CORONAVIRUS

Will Sanofi's vaccine be available by 2021?

Sanofi is currently working on two vaccine candidates, with one based on existing recombinant DNA technology, while the other uses novel messenger RNA technology.

This file photo taken on November 23, 2020 shows a bottle reading "Vaccine Covid-19" next to French biopharmaceutical company Sanofi logo. - France's Sanofi and Britain's GSK said on December 11, 2020 their Covid-19 vaccines will not be ready until the end of 2021, after interim results showed a low immune response in older adults. (Photo by JOEL SAGET / AFP)
JOEL SAGET AFP

The race to develop, approve and administer a vaccine in record time following the emergence of the coronavirus pandemic in March has advanced at breakneck speed, with Sanofi and GSK's recombinant vaccine identified among the most promising candidates over the past few months, along with other candidates from Pfizer and Moderna.

Following the historic rollout of Pfizer and BioNTech’s Covid-19 vaccine in the UK on Tuesday, the US FDA finally approved that vaccine on Saturday. Some 2.9 million doses of the Pfizer shot will be delivered to hospitals and clinics in all 50 states over the weekend with the first shots expected to be given to high-risk health care workers on Monday.

The Trump administration will also purchase 100 million doses of the Moderna vaccine, which, like Pfizer’s vaccine, has shown an efficacy rate of more than 90 percent and could receive FDA approval within weeks.

Sanofi to delay rollout of vaccine

It was hoped that Sanofi and GSK’s vaccine would also be made available in early 2021 as late-stage clinical trials were previously expected to begin in the US in December after the US government agreed to buy 100 million doses back in late July.

However, on Friday, the announcement that Sanofi and GSK’s experimental recombinant vaccine did not appear to work well in older adults has served as a significant setback for the pharmaceutical companies. As a result, the vaccine's potential availability has been pushed back "from mid-2021 to Q4 2021," Sanofi said in a statement.

“Sanofi is planning to launch a phase 2b study with an optimized candidate vaccine in February 2021, with support from the Biomedical Advanced Research and Development Authority (BARDA) in the US,” it said. 

“The study will include a proposed comparison with an authorized COVID-19 vaccine.
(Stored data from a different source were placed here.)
[config.mk]
export PLATFORM = sky130hd
export DESIGN_NAME = sdram_cpu_bridge_flat
export DESIGN_NICKNAME = d
export VERILOG_FILES = /design/src/rtl/sdram_pkg.sv /design/src/rtl/sdram_cpu_bridge_if.sv /design/src/rtl/sdram_word_cache.sv /design/src/rtl/sdram_cpu_bridge.sv /design/src/flat_wrapper.sv
export SDC_FILE = /design/constraint.sdc
export NUM_CORES = 1
export LEC_CHECK = 0
export BUFFER_PORTS_ARGS = -buffer_cell sky130_fd_sc_hd__buf_2
export CORE_MARGIN = 3
export CORE_UTILIZATION = 49
export DETAILED_ROUTE_END_ITERATION = 12
export HOLD_SLACK_MARGIN = 0.05
export MAX_ROUTING_LAYER = met4
export PLACE_DENSITY_LB_ADDON = 0.05
export SLEW_MARGIN = 5
export SYNTH_ARGS = -nofsm -noshare
export SYNTH_HDL_FRONTEND = slang
export SYNTH_SLANG_ARGS = --single-unit
[constraint.sdc]
create_clock -name clk -period 2.15 [get_ports clk]
set_input_delay 0.1075 -clock clk [delete_from_list [all_inputs] [get_ports clk]]
set_output_delay 0.1075 -clock clk [all_outputs]
set_load 0.01 [all_outputs]
[src/rtl/sdram_pkg.sv]
// sdram_pkg: shared types and helpers for the SDRAM CPU bridge.
//   - bridge_state_e : bridge FSM states
//   - WORD_AW/BYTE_AW: SDRAM word address / CPU byte address widths
//   - lane_ds        : byte-lane enable from address bit 0
//   - byte_extract   : pick one byte out of a 16-bit word
//   - byte_merge     : replace one byte of a 16-bit word
package sdram_pkg;

  localparam int WORD_AW = 23;
  localparam int BYTE_AW = WORD_AW + 1;

  typedef enum logic [1:0] {
    IDLE    = 2'd0,
    RD_WAIT = 2'd1,
    WR_WAIT = 2'd2
  } bridge_state_e;

  // Little-endian: even byte address lives in the low byte of the word.
  function automatic logic [1:0] lane_ds(input logic a0);
    return a0 ? 2'b10 : 2'b01;
  endfunction

  function automatic logic [7:0] byte_extract(input logic [15:0] word, input logic a0);
    return a0 ? word[15:8] : word[7:0];
  endfunction

  function automatic logic [15:0] byte_merge(input logic [15:0] word, input logic a0,
                                             input logic [7:0] b);
    return a0 ? {b, word[7:0]} : {word[15:8], b};
  endfunction

endpackage

[src/rtl/sdram_cpu_bridge_if.sv]
// sdram_cpu_bridge_if: one port of the SDRAM controller, toggle req/ack protocol.
//   mem_req  : toggles to start an access (bridge -> controller)
//   mem_ack  : equals mem_req once the access is done (controller -> bridge)
//   mem_we   : 1 = write
//   mem_a    : word address
//   mem_ds   : byte enables, ds[0] = low byte
//   mem_d    : write data
//   mem_q    : read data, valid in the cycle mem_ack == mem_req
// Modports: master = bridge side, slave = controller side.
interface sdram_cpu_bridge_if;
  import sdram_pkg::*;

  logic               mem_req;
  logic               mem_ack;
  logic               mem_we;
  logic [WORD_AW-1:0] mem_a;
  logic [1:0]         mem_ds;
  logic [15:0]        mem_d;
  logic [15:0]        mem_q;

  modport master (
    output mem_req, mem_we, mem_a, mem_ds, mem_d,
    input  mem_ack, mem_q
  );

  modport slave (
    input  mem_req, mem_we, mem_a, mem_ds, mem_d,
    output mem_ack, mem_q
  );
endinterface

[src/rtl/sdram_word_cache.sv]
// sdram_word_cache: one-word read cache (tag, valid, 16-bit line).
//   clk, reset   : clock, synchronous active-high reset (clears valid only)
//   lookup_tag   : word address to compare against the stored tag
//   flush        : clears valid next cycle, wins over a same-cycle fill,
//                  and forces a miss in the current cycle
//   fill_en/...  : load a whole line from SDRAM read data
//   merge_en/... : write-through merge of one byte into the line
//   hit          : lookup hit
//   line         : current line contents
module sdram_word_cache
  import sdram_pkg::*;
#(
  parameter bit CACHE_EN = 1'b1
) (
  input  logic               clk,
  input  logic               reset,
  input  logic [WORD_AW-1:0] lookup_tag,
  input  logic               flush,
  input  logic               fill_en,
  input  logic [WORD_AW-1:0] fill_tag,
  input  logic [15:0]        fill_data,
  input  logic               merge_en,
  input  logic               merge_a0,
  input  logic [7:0]         merge_byte,
  output logic               hit,
  output logic [15:0]        line
);

  logic               valid_q, valid_d;
  logic [WORD_AW-1:0] tag_q, tag_d;
  logic [15:0]        line_q, line_d;

  assign hit  = CACHE_EN && valid_q && !flush && (tag_q == lookup_tag);
  assign line = line_q;

  always_comb begin
    valid_d = valid_q;
    tag_d   = tag_q;
    line_d  = line_q;
    if (fill_en) begin
      valid_d = CACHE_EN;
      tag_d   = fill_tag;
      line_d  = fill_data;
    end else if (merge_en) begin
      line_d  = byte_merge(line_q, merge_a0, merge_byte);
    end
    if (flush) begin
      valid_d = 1'b0;
    end
  end

  always_ff @(posedge clk) begin
    if (reset) begin
      valid_q <= 1'b0;
    end else begin
      valid_q <= valid_d;
    end
  end

  // Tag and line are qualified by valid, so they need no reset.
  always_ff @(posedge clk) begin
    tag_q  <= tag_d;
    line_q <= line_d;
  end

endmodule
===== config.mk =====
export PLATFORM = sky130hd
export DESIGN_NAME = uart_rx
export DESIGN_NICKNAME = d
export VERILOG_FILES = /design/src/rtl/uart_pkg.sv /design/src/rtl/uart_sync2.sv /design/src/rtl/uart_rx.sv
export SDC_FILE = /design/constraint.sdc
export NUM_CORES = 1
export LEC_CHECK = 0
export BUFFER_PORTS_ARGS = -buffer_cell sky130_fd_sc_hd__buf_2
export CORE_MARGIN = 5
export CORE_UTILIZATION = 62
export CTS_CLUSTER_DIAMETER = 50
export DETAILED_ROUTE_END_ITERATION = 10
export PLACE_DENSITY_LB_ADDON = 0.1
export SYNTH_ARGS = -nofsm -noshare
export SYNTH_HDL_FRONTEND = slang
export SYNTH_SLANG_ARGS = --single-unit
export TNS_END_PERCENT = 50

===== constraint.sdc =====
create_clock -name clkRx -period 4.6 [get_ports clkRx]
set_input_delay 0.46 -clock clkRx [delete_from_list [all_inputs] [get_ports clkRx]]
set_output_delay 0.46 -clock clkRx [all_outputs]
set_load 0.005 [all_outputs]

===== src/rtl/uart_pkg.sv =====
// Shared UART definitions: state encodings, frame width and default bit timing.
// Used by both the receiver and the transmitter so their encodings stay identical.
package uart_pkg;

    localparam int DATA_BITS      = 8;
    localparam int CLOCKS_PER_BIT = 87;

    typedef enum logic [2:0] {
        IDLE      = 3'd0,
        START     = 3'd1,
        DATA      = 3'd2,
        PARITY    = 3'd3,
        STOP      = 3'd4,
        WAIT_HIGH = 3'd5
    } uartState_e;

endpackage


===== src/rtl/uart_sync2.sv =====
// Two-flop synchronizer for an asynchronous input; both flops reset to 1
// so an idle-high line does not look like an edge coming out of reset.
module uart_sync2 (
    input  logic clk,
    input  logic resetN,
    input  logic d,
    output logic q
);

    logic meta;

    always_ff @(posedge clk or negedge resetN) begin
        if (!resetN) begin
            meta <= 1'b1;
            q    <= 1'b1;
        end else begin
            meta <= d;
            q    <= meta;
        end
    end

endmodule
If data are positive, a global phase 3 study could start in Q2 2021. If the vaccine meets clinical requirements on safety and efficacy, and once approved by regulatory authorities, a vaccine can expected in the fourth quarter of 2021.”

Sanofi is pursuing two vaccine candidates

Sanofi is currently working on two vaccine candidates. The first one being developed in partnership with GSK is based on recombinant DNA technology.

“We are using an existing technology that was designed for influenza, and we’re applying it to the new virus that causes COVID-19 disease,” said John Shiver, Head of Sanofi Vaccine R&D. “Having the existing platform and partnerships are key to finding the optimal vaccine that we hope can both have impact against disease while contributing to vast and urgent global demand.”

Sanofi’s second vaccine candidate, meanwhile, utilizes novel messenger RNA (mRNA) technology, and is being developed in partnership with Translate Bio. Pfizer and Moderna’s vaccines are also made from mRNA, the molecule that cells naturally use to carry DNA’s instructions to cells’ protein-building machinery. Pfizer’s vaccine is the first-ever mRNA vaccine to be approved by the FDA.

Sanofi and Translate Bio’s mRNA-based candidate could start phase 1/2 clinical trials in early 2021, with earliest potential approval in the second half of the year, according to the Sanofi statement.

A researcher works in an industrial development laboratory at the vaccine unit of French drugmaker Sanofi's Pasteur plant in Marcy-l'Etoile, near Lyon, France June 16, 2020.

With approval of both candidates expected in the second half of 2021, Sanofi has confirmed that it plans to expand its manufacturing capabilities, which will allow for the manufacture of up to a billion doses per year of the recombinant vaccine, and between 90 to 360 million doses of the mRNA vaccine.

“The company is working across six countries and in coordination with multiple partner manufacturing sites to be able to make vaccines at the extremely large scales required by the pandemic. The manufacturing process is a complex, never-ending job, but our aim is to supply the vaccine to as many as need it,” said Vincent Hingot, Head of Vaccine Industrial Affairs at Sanofi.